Aquellos médicos recién graduados de alguna especialidad se enfrentan a una batalla de hasta más de un año por obtener un número de proveedor, dejándolos prácticamente desempleado u obligándolos a trabajar por una fracción del salario promedio en Estados Unidos. Nuestros hospitales hace años no reciben revisión de pagos.

En muchas ocasiones, mantener una práctica privada se hace insostenible. Poder ejercer la medicina sin restricciones es improbable.

Los altos costos en los seguros, servicios básicos como energía, alimentos, anuncian el final inevitable de esta historia. Todo esto, sumado a las dificultades que enfrentamos los médicos jóvenes, hacen que tomar la decisión de irse no sea una difícil.

No es de cobardes, como muchos piensan, salir de tu país en busca de un futuro por el cual luchaste.

Se necesitan los pies bien puestos en la tierra para tomar la decisión de abandonar este paraíso terrenal en el cual crecimos, por ir a un lugar con condiciones a la que muchos no estamos acostumbrados, con un lenguaje que no es el nuestro y peor aún, el frío que penetra hasta el tuétano de los huesos.

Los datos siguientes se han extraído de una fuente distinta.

Background: an optimization exercise with open tools, aiming at small area. Do not read the settings as production practice. RTL that was checked went through simulation tests only; none was proved equivalent to the original. No functional check of the RTL was part of run 2. Power is estimated from default activity; no workload was simulated.

==> design.v <==
package mem_rs_pkg;
    typedef logic [31:0] word_t;
    typedef logic [5:0]  preg_t;
    typedef logic [3:0]  rob_idx_t;
    typedef logic [3:0]  byte_mask_t;
    typedef logic [2:0]  funct3_t;
    typedef logic [6:0]  opcode_t;
    localparam opcode_t OP_LOAD  = 7'b0000011;
    localparam opcode_t OP_STORE = 7'b0100011;
endpackage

Además, cientos de miles de dólares en deuda por concepto de préstamos estudiantiles que hay que reponer tarde o temprano. Aquellos que tenemos hijos, sabemos, que ante todo somos padres y debemos velar por el bienestar, salud y educación de esos niños que son los que nos hacen luchar y seguir adelante.

No tengo la menor duda que la mayoría de los médicos que se van de nuestra Isla, no quisieran dejar su país. Seguro en su maleta empacaron todos los recuerdos de una infancia, sueños y metas por cumplir, pero sobre todo esperanza de volver.

Este breve análisis me lleva a hacerme una pregunta: ¿Nuestros médicos se van de nuestro país o indirectamente el sistema nos está expulsando?